How to complete this task: Pick every line out of the entries below that has the string "cell", and copy it.

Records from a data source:
=-=-=-=-=
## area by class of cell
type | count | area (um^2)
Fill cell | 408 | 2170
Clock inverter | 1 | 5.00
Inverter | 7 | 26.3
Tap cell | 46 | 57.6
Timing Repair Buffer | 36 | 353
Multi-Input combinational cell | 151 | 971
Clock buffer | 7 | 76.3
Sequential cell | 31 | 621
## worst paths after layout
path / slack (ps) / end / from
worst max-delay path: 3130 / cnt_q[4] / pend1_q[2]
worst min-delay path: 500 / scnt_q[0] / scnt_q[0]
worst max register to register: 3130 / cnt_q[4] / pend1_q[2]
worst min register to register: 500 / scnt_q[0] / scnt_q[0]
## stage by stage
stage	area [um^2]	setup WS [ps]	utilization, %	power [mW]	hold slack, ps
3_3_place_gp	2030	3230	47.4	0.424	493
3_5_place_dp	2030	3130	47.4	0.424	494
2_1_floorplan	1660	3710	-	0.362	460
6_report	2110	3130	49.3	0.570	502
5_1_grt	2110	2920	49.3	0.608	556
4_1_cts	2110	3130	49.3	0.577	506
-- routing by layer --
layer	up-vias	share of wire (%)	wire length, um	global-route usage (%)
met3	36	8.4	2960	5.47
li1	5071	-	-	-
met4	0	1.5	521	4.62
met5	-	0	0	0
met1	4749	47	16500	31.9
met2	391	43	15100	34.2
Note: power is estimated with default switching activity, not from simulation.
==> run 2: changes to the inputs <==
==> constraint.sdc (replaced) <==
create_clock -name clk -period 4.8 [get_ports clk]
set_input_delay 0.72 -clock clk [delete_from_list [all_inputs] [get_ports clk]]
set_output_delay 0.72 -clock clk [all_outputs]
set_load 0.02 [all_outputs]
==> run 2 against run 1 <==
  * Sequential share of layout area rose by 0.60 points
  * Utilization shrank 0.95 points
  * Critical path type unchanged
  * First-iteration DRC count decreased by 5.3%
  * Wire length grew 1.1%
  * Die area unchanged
### src/rtl/comm_pkg.sv
// Shared definitions for the copter host command link: opcodes, frame FSM encoding, default baud divisor.
package comm_pkg;

    // 50 MHz / 19200 baud
    localparam int unsigned BAUD_DIV_DFLT = 2604;

    // Command opcodes understood by the flight controller
    localparam logic [7:0] REQ_BATT  = 8'h01;
    localparam logic [7:0] SET_PTCH  = 8'h02;
    localparam logic [7:0] SET_ROLL  = 8'h03;
    localparam logic [7:0] SET_YAW   = 8'h04;
    localparam logic [7:0] SET_THRST = 8'h05;
    localparam logic [7:0] CALIBRATE = 8'h06;
    localparam logic [7:0] EMER_LAND = 8'h07;
    localparam logic [7:0] MTRS_OFF  = 8'h08;

    // Frame FSM encoding: command byte, data high byte, data low byte
    localparam int unsigned ST_W = 2;
    localparam logic [1:0] ST_IDLE     = 2'd0;
    localparam logic [1:0] ST_SEND_CMD = 2'd1;
    localparam logic [1:0] ST_SEND_DHI = 2'd2;
    localparam logic [1:0] ST_SEND_DLO = 2'd3;

endpackage
===== src/rtl/retire_map_pkg.sv =====
// Shared definitions for the retirement map table.
// Holds the widths derived from the default configuration, the arch-index and
// physical-tag typedefs, and the restore FSM state encoding.
// Build option: ZERO_REG_HARDWIRE_EN pins arch register 0 to physical tag 0.
package retire_map_pkg;

  localparam int DEF_ARCH_REGS = 32;
  localparam int DEF_PREGS     = 64;
  localparam int DEF_RETIRE_W  = 2;
  localparam int DEF_RESTORE_W = 8;

  // $clog2 clamped to at least one bit, so single-entry ranges still get a port.
  function automatic int clog2_min1(input int n);
    return ($clog2(n) > 1) ? $clog2(n) : 1;
  endfunction

  localparam int DEF_AW = $clog2(DEF_ARCH_REGS);
  localparam int DEF_PW = $clog2(DEF_PREGS);
  localparam int DEF_IW = clog2_min1(DEF_RETIRE_W);

  typedef logic [DEF_AW-1:0] arch_idx_t;
  typedef logic [DEF_PW-1:0] preg_tag_t;

  typedef enum logic {
    ST_IDLE    = 1'b0,
    ST_RESTORE = 1'b1
  } restore_state_t;

endpackage


===== src/rtl/retire_map_table_merge.sv =====
// retire_commit_merge: combinational per-slot commit resolution.
// Decides which retire slots commit (slots above a mispredicted branch are
// squashed), which of them write the map, and for each writing slot whether a
// lower writing slot in the same group already targets the same arch register.
// In that case the displaced tag is that lower slot's new tag rather than the
// table entry, so every allocated tag is freed exactly once.
// Ports:
//   retire_valid_i / retire_has_dest_i / retire_arch_i / retire_tag_i : retire group
//   recover_i / recover_idx_i : mispredicted branch and its slot
//   write_en_o : slot writes the table
//   fwd_hit_o / fwd_tag_o : nearest lower same-arch writer and its tag
// Build option: ZERO_REG_HARDWIRE_EN drops every write to arch register 0.
module retire_commit_merge #(
  parameter int RETIRE_W = 2,
  parameter int AW       = 5,
  parameter int PW       = 6,
  parameter int IW       = 1
) (
  input  logic [RETIRE_W-1:0]         retire_valid_i,
  input  logic [RETIRE_W-1:0]         retire_has_dest_i,
  input  logic [RETIRE_W-1:0][AW-1:0] retire_arch_i,
  input  logic [RETIRE_W-1:0][PW-1:0] retire_tag_i,
  input  logic                        recover_i,
  input  logic [IW-1:0]               recover_idx_i,
  output logic [RETIRE_W-1:0]         write_en_o,
  output logic [RETIRE_W-1:0]         fwd_hit_o,
  output logic [RETIRE_W-1:0][PW-1:0] fwd_tag_o
);

  logic squash;
  logic commit;

  always_comb begin
    write_en_o = '0;
    fwd_hit_o  = '0;
    fwd_tag_o  = '0;
    squash     = 1'b0;
    commit     = 1'b0;
    for (int i = 0; i < RETIRE_W; i++) begin
      // With a single retire port nothing can sit above the branch.
      squash = (RETIRE_W > 1) && recover_i && (IW'(i) > recover_idx_i);
      commit = retire_valid_i[i] && !squash;
`ifdef ZERO_REG_HARDWIRE_EN
      write_en_o[i] = commit && retire_has_dest_i[i] && (retire_arch_i[i] != '0);
`else
      write_en_o[i] = commit && retire_has_dest_i[i];
`endif
      // Ascending scan: the last match is the nearest lower writer.
      for (int j = 0; j < i; j++) begin
        if (write_en_o[j] && (retire_arch_i[j] == retire_arch_i[i])) begin
          fwd_hit_o[i] = 1'b1;
          fwd_tag_o[i] = retire_tag_i[j];
        end
      end
    end
  end

endmodule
=-=-=-=-=
Solution for this task:
## area by class of cell
Fill cell | 408 | 2170
Tap cell | 46 | 57.6
Multi-Input combinational cell | 151 | 971
Sequential cell | 31 | 621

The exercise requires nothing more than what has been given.